* **THE TASK**
Only one stretch of the data below is needed. Output the lines from the one with "run 3 against" up to and including the one with "dieArea_um2 3936 \", exactly as they stand.

* **GIVEN INFORMATION**
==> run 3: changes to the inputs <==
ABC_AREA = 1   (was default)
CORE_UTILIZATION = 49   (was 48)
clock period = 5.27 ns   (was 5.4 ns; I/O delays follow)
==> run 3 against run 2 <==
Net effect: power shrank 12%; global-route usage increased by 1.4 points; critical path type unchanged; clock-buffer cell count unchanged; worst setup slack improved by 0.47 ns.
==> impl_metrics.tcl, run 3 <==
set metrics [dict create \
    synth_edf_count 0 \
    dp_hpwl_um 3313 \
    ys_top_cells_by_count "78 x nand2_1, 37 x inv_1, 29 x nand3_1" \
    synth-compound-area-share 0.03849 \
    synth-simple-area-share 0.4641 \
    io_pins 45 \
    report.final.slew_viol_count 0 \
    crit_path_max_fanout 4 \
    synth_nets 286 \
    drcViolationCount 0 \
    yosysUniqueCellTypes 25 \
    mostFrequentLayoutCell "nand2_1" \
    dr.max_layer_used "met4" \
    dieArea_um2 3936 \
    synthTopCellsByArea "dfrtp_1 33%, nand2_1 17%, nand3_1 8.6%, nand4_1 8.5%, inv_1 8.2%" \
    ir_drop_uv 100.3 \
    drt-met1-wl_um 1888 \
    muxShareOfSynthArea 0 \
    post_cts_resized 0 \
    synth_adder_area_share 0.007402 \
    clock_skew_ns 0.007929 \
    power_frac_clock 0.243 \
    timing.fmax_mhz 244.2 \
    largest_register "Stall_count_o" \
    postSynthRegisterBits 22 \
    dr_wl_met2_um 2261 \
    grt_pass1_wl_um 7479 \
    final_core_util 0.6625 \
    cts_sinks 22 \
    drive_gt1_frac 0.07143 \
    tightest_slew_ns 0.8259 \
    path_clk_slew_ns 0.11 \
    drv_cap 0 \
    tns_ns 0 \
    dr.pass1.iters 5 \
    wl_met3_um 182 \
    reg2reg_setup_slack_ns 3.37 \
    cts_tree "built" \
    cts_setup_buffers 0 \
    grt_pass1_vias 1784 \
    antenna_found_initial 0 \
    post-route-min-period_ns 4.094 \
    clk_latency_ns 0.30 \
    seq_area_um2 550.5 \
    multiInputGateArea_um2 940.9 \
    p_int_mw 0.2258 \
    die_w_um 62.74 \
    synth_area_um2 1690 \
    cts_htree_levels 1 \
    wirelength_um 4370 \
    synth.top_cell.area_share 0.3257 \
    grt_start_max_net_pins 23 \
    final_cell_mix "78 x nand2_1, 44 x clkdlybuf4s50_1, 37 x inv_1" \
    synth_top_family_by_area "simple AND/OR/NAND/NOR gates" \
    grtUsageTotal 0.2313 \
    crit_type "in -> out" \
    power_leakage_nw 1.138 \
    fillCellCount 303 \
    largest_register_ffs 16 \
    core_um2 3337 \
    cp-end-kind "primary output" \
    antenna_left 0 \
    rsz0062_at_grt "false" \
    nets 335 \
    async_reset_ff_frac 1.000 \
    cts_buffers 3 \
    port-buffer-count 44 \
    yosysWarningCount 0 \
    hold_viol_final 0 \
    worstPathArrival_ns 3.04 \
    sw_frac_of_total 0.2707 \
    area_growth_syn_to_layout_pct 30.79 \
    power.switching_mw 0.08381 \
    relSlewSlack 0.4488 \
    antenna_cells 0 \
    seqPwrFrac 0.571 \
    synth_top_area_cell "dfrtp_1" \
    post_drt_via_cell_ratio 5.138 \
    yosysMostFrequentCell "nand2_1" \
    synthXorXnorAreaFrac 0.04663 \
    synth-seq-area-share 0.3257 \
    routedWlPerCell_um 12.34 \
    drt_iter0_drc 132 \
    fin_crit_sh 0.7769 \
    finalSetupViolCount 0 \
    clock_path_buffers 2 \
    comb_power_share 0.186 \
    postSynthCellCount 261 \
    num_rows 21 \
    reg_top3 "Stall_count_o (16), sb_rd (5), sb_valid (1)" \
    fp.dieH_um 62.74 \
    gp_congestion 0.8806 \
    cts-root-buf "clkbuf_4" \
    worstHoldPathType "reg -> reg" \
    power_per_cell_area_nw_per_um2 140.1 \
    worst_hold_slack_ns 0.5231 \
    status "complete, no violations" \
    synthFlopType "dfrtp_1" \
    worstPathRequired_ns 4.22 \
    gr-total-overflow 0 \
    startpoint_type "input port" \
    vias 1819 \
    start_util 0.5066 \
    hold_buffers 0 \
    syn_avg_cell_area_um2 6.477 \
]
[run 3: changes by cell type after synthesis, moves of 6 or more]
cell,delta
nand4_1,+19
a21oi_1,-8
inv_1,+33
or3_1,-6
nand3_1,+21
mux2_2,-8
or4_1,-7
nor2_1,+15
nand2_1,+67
**src/rtl/dmem_port_arbiter.sv**
```systemverilog
// Two-requester (core / debug) arbiter for the single-port data memory with
// starvation guard, debug burst lock and in-order response routing.
// Optional grant/conflict statistics are compiled in with `define DMEM_ARB_STATS_EN.
module dmem_port_arbiter #(
  parameter int ADDR_W       = 16,
  parameter int READ_LATENCY = 1,
  parameter int MAX_WAIT     = 8
) (
  input  logic              clk,
  input  logic              reset_n,
  input  logic              core_req,
  input  logic              core_we,
  input  logic [ADDR_W-1:0] core_addr,
  input  logic [31:0]       core_wdata,
  input  logic [3:0]        core_wsel,
  output logic              core_gnt,
  output logic              core_rvalid,
  output logic [31:0]       core_rdata,
  input  logic              dbg_req,
  input  logic              dbg_we,
  input  logic [ADDR_W-1:0] dbg_addr,
  input  logic [31:0]       dbg_wdata,
  input  logic [3:0]        dbg_wsel,
  input  logic              dbg_lock,
  output logic              dbg_gnt,
  output logic              dbg_rvalid,
  output logic [31:0]       dbg_rdata,
  output logic              mem_en,
  output logic              mem_we,
  output logic [ADDR_W-1:0] mem_addr,
  output logic [31:0]       mem_wdata,
  output logic [3:0]        mem_wsel,
  input  logic [31:0]       mem_rdata
`ifdef DMEM_ARB_STATS_EN
  ,
  input  logic              stat_clr,
  output logic [31:0]       stat_core_grants,
  output logic [31:0]       stat_dbg_grants,
  output logic [31:0]       stat_conflicts
`endif
);

  localparam logic [7:0] MAX_WAIT_C = 8'(MAX_WAIT);
  localparam logic [7:0] WAIT_SAT   = 8'hFF;

  logic                    core_req_s;
  logic                    dbg_req_s;
  logic                    core_win_s;
  logic                    dbg_win_s;
  logic [7:0]              wait_d;
  logic [7:0]              wait_q;
  logic [READ_LATENCY-1:0] pv_d;
  logic [READ_LATENCY-1:0] pv_q;
  logic [READ_LATENCY-1:0] po_d;
  logic [READ_LATENCY-1:0] po_q;

  // Requests are masked while reset is held so grants and mem_en stay low.
  always_comb begin
    core_req_s = core_req & reset_n;
    dbg_req_s  = dbg_req & reset_n;
    core_win_s = 1'b0;
    dbg_win_s  = 1'b0;
    if (dbg_req_s && (dbg_lock || (wait_q >= MAX_WAIT_C))) begin
      dbg_win_s = 1'b1;
    end else if (core_req_s) begin
      core_win_s = 1'b1;
    end else if (dbg_req_s) begin
      dbg_win_s = 1'b1;
    end else begin
      core_win_s = 1'b0;
      dbg_win_s  = 1'b0;
    end
  end

  always_comb begin
    wait_d = 8'd0;
    if (dbg_req_s && !dbg_win_s) begin
      wait_d = (wait_q == WAIT_SAT) ? WAIT_SAT : (wait_q + 8'd1);
    end else begin
      wait_d = 8'd0;
    end
  end

  assign core_gnt = core_win_s;
  assign dbg_gnt  = dbg_win_s;

  always_comb begin
    mem_en    = core_win_s | dbg_win_s;
    mem_we    = 1'b0;
    mem_addr  = '0;
    mem_wdata = 32'h0;
    mem_wsel  = 4'h0;
    if (dbg_win_s) begin
      mem_we    = dbg_we;
      mem_addr  = dbg_addr;
      mem_wdata = dbg_wdata;
      mem_wsel  = dbg_wsel;
    end else if (core_win_s) begin
      mem_we    = core_we;
      mem_addr  = core_addr;
      mem_wdata = core_wdata;
      mem_wsel  = core_wsel;
    end else begin
      mem_we    = 1'b0;
    end
  end

  // Response pipeline: valid/owner pairs (owner 1 = debug) track each issued access.
  always_comb begin
    pv_d    = '0;
    po_d    = '0;
    pv_d[0] = mem_en;
    po_d[0] = dbg_win_s;
    for (int i = 1; i < READ_LATENCY; i++) begin
      pv_d[i] = pv_q[i-1];
      po_d[i] = po_q[i-1];
    end
  end

  always_ff @(posedge clk or negedge reset_n) begin
    if (!reset_n) begin
      wait_q <= 8'd0;
      pv_q   <= '0;
      po_q   <= '0;
    end else begin
      wait_q <= wait_d;
      pv_q   <= pv_d;
      po_q   <= po_d;
    end
  end

  always_comb begin
    core_rvalid = pv_q[READ_LATENCY-1] & ~po_q[READ_LATENCY-1];
    dbg_rvalid  = pv_q[READ_LATENCY-1] & po_q[READ_LATENCY-1];
    core_rdata  = core_rvalid ? mem_rdata : 32'h0;
    dbg_rdata   = dbg_rvalid ? mem_rdata : 32'h0;
  end

`ifdef DMEM_ARB_STATS_EN
  logic [31:0] sc_d;
  logic [31:0] sc_q;
  logic [31:0] sd_d;
  logic [31:0] sd_q;
  logic [31:0] scf_d;
  logic [31:0] scf_q;

  function automatic logic [31:0] sat_inc(input logic [31:0] v);
    return (v == 32'hFFFF_FFFF) ? v : (v + 32'd1);
  endfunction

  always_comb begin
    sc_d  = sc_q;
    sd_d  = sd_q;
    scf_d = scf_q;
    if (stat_clr) begin
      sc_d  = 32'h0;
      sd_d  = 32'h0;
      scf_d = 32'h0;
    end else begin
      sc_d  = core_win_s ? sat_inc(sc_q) : sc_q;
      sd_d  = dbg_win_s ? sat_inc(sd_q) : sd_q;
      scf_d = (core_req_s && dbg_req_s) ? sat_inc(scf_q) : scf_q;
    end
  end

  always_ff @(posedge clk or negedge reset_n) begin
    if (!reset_n) begin
      sc_q  <= 32'h0;
      sd_q  <= 32'h0;
      scf_q <= 32'h0;
    end else begin
      sc_q  <= sc_d;
      sd_q  <= sd_d;
      scf_q <= scf_d;
    end
  end

  assign stat_core_grants = sc_q;
  assign stat_dbg_grants  = sd_q;
  assign stat_conflicts   = scf_q;
`endif

endmodule

```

* **ANSWER TO THIS PROBLEM**
==> run 3 against run 2 <==
Net effect: power shrank 12%; global-route usage increased by 1.4 points; critical path type unchanged; clock-buffer cell count unchanged; worst setup slack improved by 0.47 ns.
==> impl_metrics.tcl, run 3 <==
set metrics [dict create \
    synth_edf_count 0 \
    dp_hpwl_um 3313 \
    ys_top_cells_by_count "78 x nand2_1, 37 x inv_1, 29 x nand3_1" \
    synth-compound-area-share 0.03849 \
    synth-simple-area-share 0.4641 \
    io_pins 45 \
    report.final.slew_viol_count 0 \
    crit_path_max_fanout 4 \
    synth_nets 286 \
    drcViolationCount 0 \
    yosysUniqueCellTypes 25 \
    mostFrequentLayoutCell "nand2_1" \
    dr.max_layer_used "met4" \
    dieArea_um2 3936 \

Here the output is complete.